### WORKING DATA
--- src/inc/bcd_port_map.svh ---
`ifndef BCD_PORT_MAP_SVH
`define BCD_PORT_MAP_SVH
// Timing
`define CLK_PERIOD_NS        10
`define STROBE_TIME_US       200
`define STROBE_CYCLES        ((`STROBE_TIME_US * 1000) / `CLK_PERIOD_NS)
// Selector codes
`define SEL_DISABLED         3'h0
`define SEL_RATE             3'h1
`define SEL_AVG              3'h2
`define SEL_TOTAL            3'h3
`define SEL_TIME             3'h4
// Digit layout
`define DIGITS               6
`define DIGIT_BITS           4
`define HALF_BITS            12
`define DP_BITS              3
`endif

--- src/inc/bcd_port_pkg.sv ---
package bcd_port_pkg;
   typedef logic [23:0] bcd_word_t;
   typedef logic [2:0]  dp_code_t;
   typedef enum logic {MODE_RATE_SQRT, MODE_BATCH} meter_mode_t;
endpackage : bcd_port_pkg

--- src/rtl/pin_sync.sv ---
`timescale 1ns/10ps
// Three flip-flop input synchroniser; changes once stages two and three agree
module pin_sync #(
   parameter logic INIT = 1'b1
) (
   input  wire logic ref_clk,
   input  wire logic nrst,
   input  wire logic pin,
   output logic      level
);
   logic [2:0] stage;
   logic [2:0] next_stage;
   logic       next_level;

   // Next state
   always_comb begin
      next_stage = {stage[1:0], pin};
      next_level = (stage[2] == stage[1]) ? stage[1] : level;
   end

   // Registers
   always_ff @(posedge ref_clk) begin
      if (!nrst) begin
         stage <= {3{INIT}};
         level <= INIT;
      end else begin
         stage <= next_stage;
         level <= next_level;
      end
   end
endmodule : pin_sync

### EXERCISE AIM
Every line in the listing above should be repeated exactly.

### ANSWER TO THE EXERCISE
--- src/inc/bcd_port_map.svh ---
`ifndef BCD_PORT_MAP_SVH
`define BCD_PORT_MAP_SVH
// Timing
`define CLK_PERIOD_NS        10
`define STROBE_TIME_US       200
`define STROBE_CYCLES        ((`STROBE_TIME_US * 1000) / `CLK_PERIOD_NS)
// Selector codes
`define SEL_DISABLED         3'h0
`define SEL_RATE             3'h1
`define SEL_AVG              3'h2
`define SEL_TOTAL            3'h3
`define SEL_TIME             3'h4
// Digit layout
`define DIGITS               6
`define DIGIT_BITS           4
`define HALF_BITS            12
`define DP_BITS              3
`endif

--- src/inc/bcd_port_pkg.sv ---
package bcd_port_pkg;
   typedef logic [23:0] bcd_word_t;
   typedef logic [2:0]  dp_code_t;
   typedef enum logic {MODE_RATE_SQRT, MODE_BATCH} meter_mode_t;
endpackage : bcd_port_pkg

--- src/rtl/pin_sync.sv ---
`timescale 1ns/10ps
// Three flip-flop input synchroniser; changes once stages two and three agree
module pin_sync #(
   parameter logic INIT = 1'b1
) (
   input  wire logic ref_clk,
   input  wire logic nrst,
   input  wire logic pin,
   output logic      level
);
   logic [2:0] stage;
   logic [2:0] next_stage;
   logic       next_level;

   // Next state
   always_comb begin
      next_stage = {stage[1:0], pin};
      next_level = (stage[2] == stage[1]) ? stage[1] : level;
   end

   // Registers
   always_ff @(posedge ref_clk) begin
      if (!nrst) begin
         stage <= {3{INIT}};
         level <= INIT;
      end else begin
         stage <= next_stage;
         level <= next_level;
      end
   end
endmodule : pin_sync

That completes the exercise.